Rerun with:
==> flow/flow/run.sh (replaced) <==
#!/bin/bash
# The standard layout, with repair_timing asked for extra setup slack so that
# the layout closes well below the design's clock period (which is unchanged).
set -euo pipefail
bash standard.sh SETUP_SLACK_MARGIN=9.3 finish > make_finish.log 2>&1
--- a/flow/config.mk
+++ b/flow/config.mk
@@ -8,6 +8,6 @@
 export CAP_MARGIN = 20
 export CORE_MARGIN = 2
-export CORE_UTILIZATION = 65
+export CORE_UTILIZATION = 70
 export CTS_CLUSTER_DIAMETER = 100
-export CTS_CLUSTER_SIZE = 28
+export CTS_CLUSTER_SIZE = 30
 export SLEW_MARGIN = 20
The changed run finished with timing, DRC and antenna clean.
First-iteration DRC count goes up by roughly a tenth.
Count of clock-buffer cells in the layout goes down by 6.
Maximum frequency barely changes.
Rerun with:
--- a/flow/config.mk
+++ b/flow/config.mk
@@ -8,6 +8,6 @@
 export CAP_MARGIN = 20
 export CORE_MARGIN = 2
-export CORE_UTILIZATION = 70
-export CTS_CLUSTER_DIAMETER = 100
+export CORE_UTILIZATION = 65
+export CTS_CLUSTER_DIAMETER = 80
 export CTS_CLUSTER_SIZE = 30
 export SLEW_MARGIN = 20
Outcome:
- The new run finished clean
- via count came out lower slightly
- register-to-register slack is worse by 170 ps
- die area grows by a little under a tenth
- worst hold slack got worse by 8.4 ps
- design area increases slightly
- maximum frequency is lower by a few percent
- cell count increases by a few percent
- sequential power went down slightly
What follows belongs to an exercise in optimizing a design on an open flow for small area, a short achievable clock period and few clock cycles per item; a production flow would make more cautious choices.
In this exercise RTL edits were held to simulation tests only and were not proved equivalent to the original.
Power and IR drop assume default switching activity.

**flow/design.v**
```verilog
module qvlc_enc (
    input  wire        clk,
    input  wire        rst,         
    input  wire        in_valid,
    output wire        in_ready,
    input  wire [15:0] in_coef,     
    input  wire [3:0]  in_qno,      
    input  wire [1:0]  in_cls,      
    input  wire        in_mode,     
    output wire        out_valid,
    input  wire        out_ready,
    output wire [15:0] out_val,     
    output wire [4:0]  out_len,     
    output wire        out_last,    
    output wire        out_err,     
    output wire [11:0] out_bits     
);
    localparam RL = 65;             
    reg  [RL*9-1:0] ring;           
    wire [8:0]      ring_in;        
    always @(posedge clk)
        ring <= {ring[(RL-1)*9-1:0], ring_in};
    wire [8:0] tap  = ring[62*9 +: 9];    
    wire [8:0] tap2 = ring[61*9 +: 9];    
    reg        rdy;                 
    reg  [6:0] wd;                  
    reg  [6:0] span;                
    reg  [5:0] wj;                  
    reg  [3:0] qno;
    reg  [1:0] cls;
    reg        mode;
    reg        werr;                
    reg  [5:0] widx;                
    reg        pv;                  
    reg        plast;               
    reg [15:0] pcoef;
    reg  [2:0] psh;
    reg        pend;
    reg        perr;
    reg  [5:0] pidx;
    wire in_fire = in_valid && rdy && !rst;
    function [2:0] shift_tab(input [3:0] q, input [1:0] z);
        reg [11:0] row;            
        begin
            case (q)
                4'd0,  4'd1:  row = {3'd4, 3'd4, 3'd3, 3'd3};
                4'd2,  4'd3:  row = {3'd4, 3'd3, 3'd3, 3'd2};
                4'd4,  4'd5:  row = {3'd3, 3'd3, 3'd2, 3'd2};
                4'd6,  4'd7:  row = {3'd3, 3'd2, 3'd2, 3'd1};
                4'd8,  4'd9:  row = {3'd2, 3'd2, 3'd1, 3'd1};
                4'd10, 4'd11: row = {3'd2, 3'd1, 3'd1, 3'd0};
                4'd12, 4'd13: row = {3'd1, 3'd1, 3'd0, 3'd0};
                4'd14:        row = {3'd1, 3'd0, 3'd0, 3'd0};
                default:      row = {3'd0, 3'd0, 3'd0, 3'd0};
            endcase
            shift_tab = row[z*3 +: 3];
        end
    endfunction
    wire [1:0] zone = mode ? wj[1:0] : wj[5:4];
    wire [2:0] sh   = shift_tab(qno, zone) + {2'd0, cls == 2'd3};
    wire        x_neg = pcoef[15];
    wire [15:0] x_mag = x_neg ? (16'd0 - pcoef) : pcoef;    
    wire [15:0] q_mag = x_mag >> psh;
    wire        q_big = (q_mag[15:8] != 8'd0);
    assign ring_in = pv ? {x_neg, q_mag[7:0]} : ring[(RL-1)*9 +: 9];
    reg        ract;                
    reg  [5:0] rj;                  
    reg  [5:0] run;
    reg  [6:0] rd;                  
    reg        ov;                  
    reg [15:0] oval;
    reg  [4:0] olen;
    reg        olast;
    reg        oerr;
    reg [11:0] obits;
    wire       aligned = (rd == 7'd2);
    wire       ospace  = !ov || out_ready;
    wire [7:0] amp   = tap[7:0];
    wire       sgn   = tap[8];
    wire [7:0] amp2  = tap2[7:0];
    wire       nz    = (amp != 8'd0);
    wire       nz2   = (amp2 != 8'd0);
    wire [5:0] j     = ract ? rj : 6'd1;
    wire [5:0] r     = ract ? run : 6'd0;
    wire       is_eob = ract && (rj == 6'd0);
    wire       split1 = !nz && (j != 6'd63) && nz2 && (amp2 != 8'd1 || r[5:1] != 5'd0);
    reg [15:0] t_val;
    reg  [4:0] t_len;
    always @(*) begin
        if (is_eob) begin
            t_val = 16'h0006; t_len = 5'd4;
        end else if (!nz) begin                        
            if (r == 6'd0) begin t_val = 16'h007C;           t_len = 5'd7;  end
            else           begin t_val = {10'h07E, r};       t_len = 5'd13; end
        end else if (amp == 8'd1 && r == 6'd1) begin
            t_val = {11'd0, 4'b0111, sgn};  t_len = 5'd5;
        end else if (amp == 8'd1 && r == 6'd2) begin
            t_val = {10'd0, 5'b10100, sgn}; t_len = 5'd6;
        end else if (amp == 8'd1) begin
            t_val = {14'd0, 1'b0, sgn};     t_len = 5'd3;
        end else if (amp == 8'd2) begin
            t_val = {12'd0, 3'b010, sgn};   t_len = 5'd4;
        end else if (amp == 8'd3) begin
            t_val = {11'd0, 4'b1000, sgn};  t_len = 5'd5;
        end else begin
            t_val = {7'b1111111, amp, sgn}; t_len = 5'd16;
        end
    end
    wire emit    = is_eob || nz || split1;
    wire start   = !ract && pend;                       
    wire do_err  = start && perr && ospace;
    wire can_go  = aligned && (ract || (pend && !perr));
    wire step    = can_go && (!emit || ospace);
    wire load    = (step && emit) || do_err;
    wire [6:0] span_n = span + {6'd0, in_fire} - {6'd0, step} - (do_err ? 7'd64 : 7'd0);
    wire [6:0] rd_m1  = (rd == 7'd0) ? 7'd64 : rd - 7'd1;
    wire [6:0] rd_m2  = (rd == 7'd0) ? 7'd63 : (rd == 7'd1) ? 7'd64 : rd - 7'd2;
    wire [6:0] wd_m1  = (wd == 7'd0) ? 7'd64 : wd - 7'd1;
    assign in_ready = rdy;
    always @(posedge clk) begin
        if (rst) begin
            rdy   <= 1'b1;
            wd    <= 7'd1;
            rd    <= 7'd2;
            span  <= 7'd0;
            wj    <= 6'd0;
            pv    <= 1'b0;
            plast <= 1'b0;
            pend  <= 1'b0;
            ract  <= 1'b0;
            ov    <= 1'b0;
            olast <= 1'b1;
        end else begin
            wd   <= in_fire ? wd : wd_m1;
            span <= span_n;
            rdy  <= (in_fire || wd == 7'd2) && (span_n < 7'd66);
            pv    <= in_fire && (wj != 6'd0);
            plast <= in_fire && (wj == 6'd63);
            if (in_fire) wj <= wj + 6'd1;
            if (pv && plast) pend <= 1'b1;
            else if (start && (do_err || step)) pend <= 1'b0;
            rd <= do_err ? rd_m2 : step ? rd : rd_m1;
            if (step) begin
                ract <= !is_eob;
                rj   <= j + 6'd1;
                run  <= nz ? 6'd0 : r + 6'd1;
            end
            if (load) ov <= 1'b1;
            else if (out_ready) ov <= 1'b0;
            if (load) olast <= do_err || is_eob;
        end
    end
    always @(posedge clk) begin
        if (in_fire && wj == 6'd0) begin
            qno  <= in_qno;
            cls  <= in_cls;
            mode <= in_mode;
            werr <= 1'b0;
        end else if (pv && q_big && !werr) begin
            werr <= 1'b1;
            widx <= wj - 6'd1;
        end
        pcoef <= in_coef;
        psh   <= sh;
        if (pv && plast) begin
            perr <= werr || q_big;
            pidx <= werr ? widx : 6'd63;
        end
        if (load) begin
            oerr  <= do_err;
            oval  <= do_err ? {10'd0, pidx} : t_val;
            olen  <= do_err ? 5'd0 : t_len;
            obits <= do_err ? 12'd0 : (olast ? 12'd0 : obits) + {7'd0, t_len};
        end
    end
    assign out_valid = ov;
    assign out_val   = oval;
    assign out_len   = olen;
    assign out_last  = olast;
    assign out_err   = oerr;
    assign out_bits  = obits;
endmodule
```
**flow/run.sh**
```bash
#!/bin/bash
# synth_recipe.tcl (not shown) runs the flow's synth.tcl, then flattens the netlist and writes it again
# the make line also repeats each setting of config.mk as NAME=value (left out here)
make -C /OpenROAD-flow-scripts/flow DESIGN_CONFIG=/design/flow/config.mk WORK_HOME=/design/flow/orfs CLKGATE_MAP_FILE= SYNTH_SCRIPT=/design/flow/synth_recipe.tcl finish
```
**flow/config.mk**
```make
export PLATFORM = sky130hd
export DESIGN_NAME = qvlc_enc
export DESIGN_NICKNAME = qvlc_enc
export VERILOG_FILES = /design/flow/design.v
export SDC_FILE = /design/flow/constraint.sdc
export NUM_CORES = 4
export LEC_CHECK = 0
export CAP_MARGIN = 20
export CORE_MARGIN = 2
export CORE_UTILIZATION = 70
export CTS_BUF_LIST = sky130_fd_sc_hd__clkbuf_4
export SETUP_SLACK_MARGIN = 5
export SLEW_MARGIN = 20
```
**flow/constraint.sdc**
```tcl
create_clock -name core_clock -period 9.0 [get_ports {clk}]
set_input_delay 1.8000 -clock core_clock [delete_from_list [all_inputs] [get_ports {clk}]]
set_output_delay 1.8000 -clock core_clock [all_outputs]
set_load 0.01 [all_outputs]
```
==> results of run 1 <==
per-layer routing:
metal | track usage | share of wire
met5 | 0 | 0
met4 | 0.0832 | 0.015
met3 | 0.0772 | 0.066
met2 | 0.350 | 0.49
met1 | 0.275 | 0.43
area by class of cell:
| type | count | share of cell area |
|---|---|---|
| Clock buffer | 226 | 0.0790 |
| Clock inverter | 44 | 0.0138 |
| Timing Repair inverter | 1 | 0.000233 |
| Inverter | 35 | 0.00630 |
| Sequential cell | 710 | 0.691 |
| Multi-Input combinational cell | 488 | 0.159 |
| Antenna cell | 2 | 0.000233 |
| Timing Repair Buffer | 67 | 0.0308 |
| Tap cell | 335 | 0.0195 |
timing repair:
item / in CTS / in global routing
endpoints found under the hold margin: 0 / 0
gates cloned: 0 / 1
pin swaps: 0 / 1
resized for setup: 2 / 3
buffers inserted: 0 / 3
setup endpoints to repair: 1 / 23
sequential cells by signal (all words and copies together) (netlist names), 2 cells and up, named ones only:
name	cells
wj	6
wd	7
rd	7
qno	4
span	7
olen	5
pcoef	16
cls	2
psh	3
run	6
obits	12
widx	6
rj	6
pidx	6
oval	11
ring	585
kinds of logic after synthesis:
group,Yosys count
and+or+nand+nor,252
AOI/OAI and AO/OA,126
adders and majority gates,36
muxes,26
DFF,710
buffers and inverters,68
xor gates and xnor gates,48
through the flow:
| step | util | hold slack [ns] | instances | area, µm² | setup slack [ns] |
|---|---|---|---|---|---|
| after floorplan | - | 0.310 | 1266 | 18600 | 5.02 |
| after global placement | 0.747 | 0.311 | 1632 | 19400 | 4.47 |
| after detailed placement | 0.747 | 0.312 | 1632 | 19400 | 4.35 |
| after CTS | 0.824 | 0.273 | 1902 | 21400 | 5.06 |
| after global routing | 0.826 | 0.277 | 1908 | 21500 | 4.95 |
| final | 0.826 | 0.290 | 1908 | 21500 | 5.17 |
placed cells by master (no fill, tap or decap), types with 13 or more instances in the layout:
cell type	count
nand3_1	15
clkdlybuf4s50_1	63
edfxtp_1	61
clkbuf_4	226
o31ai_1	13
inv_1	34
nand2b_1	18
clkinv_1	24
dfxtp_1	647
mux2i_1	15
nor2b_1	14
xnor2_1	22
xor2_1	26
a21oi_1	36
nor3_1	25
o21ai_0	24
nand2_1	50
nor2_1	71
ha_1	31
worst max path at each step:
stage	start	cells past startpoint	endpoint
after floorplan	out_ready	14	rdy
after global placement	out_ready	6	oval[0]
after detailed placement	out_ready	6	oval[0]
after CTS	ract	15	obits[6]
after global routing	ract	18	rdy
final	run[3]	17	rdy
critical path, delay by kind of cell, from the launching register on:
kind	cells	cell delay (ns)
adder cells (fa/ha/maj)	4	0.83
XOR/XNOR	1	0.20
AND/OR/NAND/NOR	4	0.74
AO/OA/AOI/OAI	6	1.25
flip-flops	1	0.50
buffers and inverters	2	0.24
power by group through the flow:
stage	combinational, W	clock, W	sequential [W]
2_1_floorplan	0.000248	0	0.00344
3_3_place_gp	0.000282	0	0.00347
3_5_place_dp	0.000291	0	0.00347
4_1_cts	0.000293	0.00248	0.00341
5_1_grt	0.000331	0.00265	0.00342
6_report	0.000295	0.00240	0.00341
==> impl_metrics.env, run 1 <==
export IMPL_status="finished clean"
export IMPL_grt_pass1_vias=10000
export IMPL_synth_compound_area_frac=0.0456
export IMPL_wirelength_um=29300
export IMPL_dp_hpwl_um=16200
export IMPL_reg2reg_to="rdy"
export IMPL_regArea_um2=14800
export IMPL_setup_viol=0
export IMPL_synth_distinct_cells=69
export IMPL_finalMaxSlewViolations=0
export IMPL_vias=9514
export IMPL_root_buffer="clkbuf_4"
export IMPL_end_kind="flop"
export IMPL_tritoncts="yes"
export IMPL_tns_ns=0
export IMPL_clockBufferDepth=3
export IMPL_cp_required_ns=9.67
export IMPL_grt_ovfl_total=0
export IMPL_yosysWarnings=1
export IMPL_synth_top_area_share=0.703
export IMPL_synthMuxAreaShare=0.0181
export IMPL_io_buffer_count=63
export IMPL_fmax_mhz=261
export IMPL_pwr_share_clk=0.393
export IMPL_p_sw_frac=0.234
export IMPL_skew_ns=0.0550
export IMPL_grt_max_degree=30
export IMPL_period_needed_ns=3.83
export IMPL_worstSkewPairLatency_ns=0.78
export IMPL_synthAdderAreaFrac=0.0252
export IMPL_cts_reportedPaths_clkPinSlew_ns=0.07
export IMPL_worstHoldEndpoint="ring[381]"
export IMPL_ctsHoldBuffers=0
export IMPL_tightest_slew_ns=1.08
export IMPL_r2r_start="run[3]"
export IMPL_fillers=1371
export IMPL_reg2reg_depth=17
export IMPL_crit_arrival_ns=4.51
export IMPL_drv_cap=0
export IMPL_hold_depth=0
export IMPL_synth_cells_most_frequent="dfxtp_1 (649), nor2_1 (71), edfxtp_1 (61)"
export IMPL_synth_ff_latch_count=710
export IMPL_startpoint_type="flop"
export IMPL_irDropWorstVdd_mv=0.221
export IMPL_hold_path_class="reg -> reg"
export IMPL_pwr_share_seq=0.559
export IMPL_slew_headroom=0.278
export IMPL_grt_usage=0.218
export IMPL_dieWidth_um=167
export IMPL_cpMaxStageDelayCell="edfxtp_1"
export IMPL_clock_sinks=710
export IMPL_die_h_um=167
export IMPL_intPower_w=0.00467
export IMPL_path_class="reg -> reg"
export IMPL_synthCells=1266
export IMPL_yosys_area_top_type="dfxtp_1"
export IMPL_ios=64
export IMPL_gp_congestion=0.800
export IMPL_power_density_nw_per_um2=284
export IMPL_std_cell_rows=59
export IMPL_postRouteAntennaNets=0
export IMPL_area_growth_pct=16.1
export IMPL_synthArstFlopShare=0
export IMPL_p_leak_nw=8.70
export IMPL_antenna_found_initial=3
export IMPL_via_per_inst=4.99
export IMPL_worstHoldStart="ring[372]"
export IMPL_synth_top_family_by_area="simple AND/OR/NAND/NOR gates"
export IMPL_post_drt_wl_per_cell_um=15.4
export IMPL_report_power_total_w=0.00610
export IMPL_syn_cell_area_um2=18500
export IMPL_rsz0062_at_grt="true"
export IMPL_initial_core_util=0.712
export IMPL_firstDrtPassIters=5
export IMPL_htree_levels=4
export IMPL_synth_nets=1329
export IMPL_grt_first_pass_wirelength_um=48600
export IMPL_syn_area_per_cell_um2=14.6
export IMPL_p_comb_frac=0.048
export IMPL_r2r_setup_slack_ns=5.17
export IMPL_die_area_um2=27700
export IMPL_route_detailed_drc=0
export IMPL_synth_most_common_cell="dfxtp_1"
export IMPL_worstPathMaxFanout=9
export IMPL_synth_xor_area_frac=0.0227
export IMPL_timing_final_hold_violations=0
export IMPL_layout_drive_gt1_share=0.189
export IMPL_cts_buffers=156
export IMPL_seq_area_frac_synth=0.802
export IMPL_crit_path_max_incr_delay_ns=0.50
export IMPL_synth_edf_count=61
export IMPL_core_um2=26000
export IMPL_synth_area_leaders="dfxtp_1 (70%), edfxtp_1 (9.9%), ha_1 (2.3%)"
export IMPL_multi_input_area_um2=3420
export IMPL_cp_cell_sequence="o41ai_4, buf_4, a21boi_0, o22a_1, nor3_1, o21ba_4, ha_4, inv_1, ha_2, ha_4, fa_2, a21oi_2, nor2_1, nor2_1, xor2_1, nand4_1, a21oi_1"
export IMPL_power_net_switching_w=0.00143
export IMPL_first_iter_violations=534
export IMPL_synthSimpleGateAreaFrac=0.0697
export IMPL_fin_crit_sh=0.426
export IMPL_nets=1522
export IMPL_ys_flop_type="dfxtp_1"
Testbench counts, summed over its fixed seeds: cycles 21,008, blocks 320.
==> run 2: changes to the inputs <==
--- a/flow/config.mk
+++ b/flow/config.mk
@@ -8,6 +8,5 @@
 export CAP_MARGIN = 20
 export CORE_MARGIN = 2
-export CORE_UTILIZATION = 70
-export CTS_BUF_LIST = sky130_fd_sc_hd__clkbuf_4
+export CORE_UTILIZATION = 40
 export SETUP_SLACK_MARGIN = 5
 export SLEW_MARGIN = 20
==> impl_metrics.env, run 2 <==
export IMPL_regMostFlops="ring"
export IMPL_yosysWarnings=1
export IMPL_syn_cell_area_um2=18500
export IMPL_dieWidth_um=219
export IMPL_report_power_total_w=0.00640
export IMPL_synth_ff_latch_count=710
export IMPL_std_cell_rows=78
export IMPL_nets=1436
export IMPL_layout_drive_gt1_share=0.110
export IMPL_cts_buffers=66
export IMPL_first_iter_violations=356
export IMPL_whs_ns=0.315
export IMPL_top_usage_layer="met2"
export IMPL_cp_required_ns=9.50
export IMPL_rsz0062_at_grt="false"
export IMPL_worstSkewPairLatency_ns=0.56
export IMPL_post_drt_wl_per_cell_um=12.8
export IMPL_grt_usage=0.111
export IMPL_cts_reportedPaths_clkPinSlew_ns=0.07
export IMPL_synth_edf_count=61
export IMPL_tritoncts="yes"
export IMPL_post_route_util=0.484
export IMPL_startpoint_type="primary input"
export IMPL_die_area_um2=48000
export IMPL_syn_area_per_cell_um2=14.6
export IMPL_irDropWorstVdd_mv=0.174
export IMPL_area_growth_pct=19.1
export IMPL_multi_input_area_um2=3420
export IMPL_tns_ns=0
export IMPL_vias=8838
export IMPL_grt_pass1_vias=8793
export IMPL_synth_top_area_share=0.703
export IMPL_mostFrequentLayoutCells="dfxtp_1 (648), clkbuf_16 (72), nor2_1 (71)"
export IMPL_fillers=3968
export IMPL_hold_path_class="reg -> reg"
export IMPL_via_per_inst=4.37
export IMPL_die_h_um=219
export IMPL_synth_distinct_cells=69
export IMPL_seq_area_frac_synth=0.802
export IMPL_end_kind="flop"
export IMPL_wirelength_um=25800
export IMPL_synth_nets=1329
export IMPL_p_leak_nw=8.63
export IMPL_ctsHoldBuffers=0
export IMPL_synthArstFlopShare=0
export IMPL_ys_flop_type="dfxtp_1"
export IMPL_synth_most_common_cell="dfxtp_1"
export IMPL_slew_headroom=0.378
export IMPL_fin_crit_sh=0.431
export IMPL_synth_cells_most_frequent="dfxtp_1 (649), nor2_1 (71), edfxtp_1 (61)"
export IMPL_ios=64
export IMPL_gp_congestion=0.841
export IMPL_status="finished clean"
export IMPL_core_um2=45500
export IMPL_use_met3=0.0266
export IMPL_clock_sinks=710
export IMPL_grt_first_pass_wirelength_um=43000
export IMPL_skew_ns=0.0178
export IMPL_yosys_area_top_type="dfxtp_1"
export IMPL_largest_reg_flops=585
export IMPL_postRouteAntennaNets=0
export IMPL_grt_max_degree=30
export IMPL_setup_viol=0
export IMPL_timing_final_hold_violations=0
export IMPL_final_common_cell="dfxtp_1"
export IMPL_synth_area_leaders="dfxtp_1 (70%), edfxtp_1 (9.9%), ha_1 (2.3%)"
export IMPL_htree_levels=3
export IMPL_route_detailed_drc=0
export IMPL_grt_ovfl_total=0
export IMPL_initial_core_util=0.407
export IMPL_top_regs="ring: 585 flops, pcoef: 16 flops, obits: 12 flops"
export IMPL_antenna_found_initial=1
export IMPL_dp_hpwl_um=15800
export IMPL_regArea_um2=14800
export IMPL_firstDrtPassIters=4
export IMPL_drv_cap=0
export IMPL_tightest_slew_ns=0.927
export IMPL_worstPathMaxFanout=9
export IMPL_period_needed_ns=3.88
export IMPL_grt_use_met1=0.155
export IMPL_fmax_mhz=258
export IMPL_crit_arrival_ns=4.37
export IMPL_finalMaxSlewViolations=0
export IMPL_io_buffer_count=63
export IMPL_power_density_nw_per_um2=290
export IMPL_synthCells=1266
export IMPL_path_class="in -> reg"
export IMPL_clockBufferDepth=3
export IMPL_root_buffer="clkbuf_16"
export IMPL_met2_usage=0.162
[run 2: logic make-up (layout without fill, tap and decap cells)]
family | count (synthesis) | count (layout) | synth area share
flip-flops | 710 | 710 | 0.802
AND/OR/NAND/NOR | 252 | 252 | 0.0697
AO/OA/AOI/OAI | 126 | 126 | 0.0456
buffers and inverters | 68 | 225 | 0.0172
XOR/XNOR | 48 | 48 | 0.0227
adder cells (fa/ha/maj) | 36 | 36 | 0.0252
multiplexers | 26 | 26 | 0.0181
other | 0 | 1 | 0
[run 2: routing by layer]
metal,vias up,routed length [µm],part of all wire
met5,-,0,0
met4,0,753,0.029
met3,60,1120,0.043
met2,154,11000,0.42
met1,4185,13000,0.50
li1,4439,-,-
[run 2: area by class of cell]
| class | count | area share |
|---|---|---|
| Timing Repair Buffer | 71 | 0.0317 |
| Timing Repair inverter | 1 | 0.000227 |
| Clock buffer | 103 | 0.0939 |
| Sequential cell | 710 | 0.673 |
| Antenna cell | 1 | 0.000114 |
| Multi-Input combinational cell | 488 | 0.155 |
| Clock inverter | 15 | 0.00528 |
| Inverter | 35 | 0.00613 |
| Tap cell | 600 | 0.0341 |
[run 2: critical path, stage by stage]
cell	delay (ns)
clkdlybuf4s50_1	0.40
nand2b_4	0.15
o21ba_4	0.24
ha_4	0.27
inv_1	0.03
ha_2	0.19
ha_4	0.17
fa_2	0.36
a21oi_2	0.14
nor2_1	0.05
nor2_1	0.11
xor2_1	0.21
nand4_1	0.12
a21oi_1	0.13
[run 2: power breakdown]
part           switching, W  total [W]  leakage, nW  internal (W)
sequential        0.0000731    0.00340         5.80       0.00333
combinational      0.000157   0.000294         1.74      0.000138
clock               0.00109    0.00270         1.09       0.00161
total               0.00131    0.00640         8.63       0.00508
[run 2: worst paths after layout]
| kind | start | end | slack, ns | cells past startpoint |
|---|---|---|---|---|
| max | out_ready | rdy | 5.12 | 14 |
| min reg2reg | ring[109] | ring[118] | 0.31 | 0 |
| min | ring[109] | ring[118] | 0.31 | 0 |
| max reg2reg | run[3] | obits[6] | 5.24 | 13 |
[run 2: what timing repair did]
action / in CTS / in global routing
gates resized for setup: 3 / 2
setup buffers: 0 / 6
setup endpoints to repair: 4 / 19
gates cloned: 0 / 1
pin swaps: 0 / 4
[run 2: metrics by stage]
stage / area (µm²) / setup WS (ns) / std cells
3_3_place_gp: 19700 / 4.45 / 1897
5_1_grt: 22000 / 5.02 / 2023
4_1_cts: 22000 / 4.99 / 2016
2_1_floorplan: 18600 / 5.02 / 1266
6_report: 22000 / 5.12 / 2024
3_5_place_dp: 19800 / 4.40 / 1898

**Exercise brief:** What are the lines from the one containing "setup buffers: 0 / 6" through the end of the material? Reproduce them exactly, both ends included, with nothing added.

**Task result:**
setup buffers: 0 / 6
setup endpoints to repair: 4 / 19
gates cloned: 0 / 1
pin swaps: 0 / 4
[run 2: metrics by stage]
stage / area (µm²) / setup WS (ns) / std cells
3_3_place_gp: 19700 / 4.45 / 1897
5_1_grt: 22000 / 5.02 / 2023
4_1_cts: 22000 / 4.99 / 2016
2_1_floorplan: 18600 / 5.02 / 1266
6_report: 22000 / 5.12 / 2024
3_5_place_dp: 19800 / 4.40 / 1898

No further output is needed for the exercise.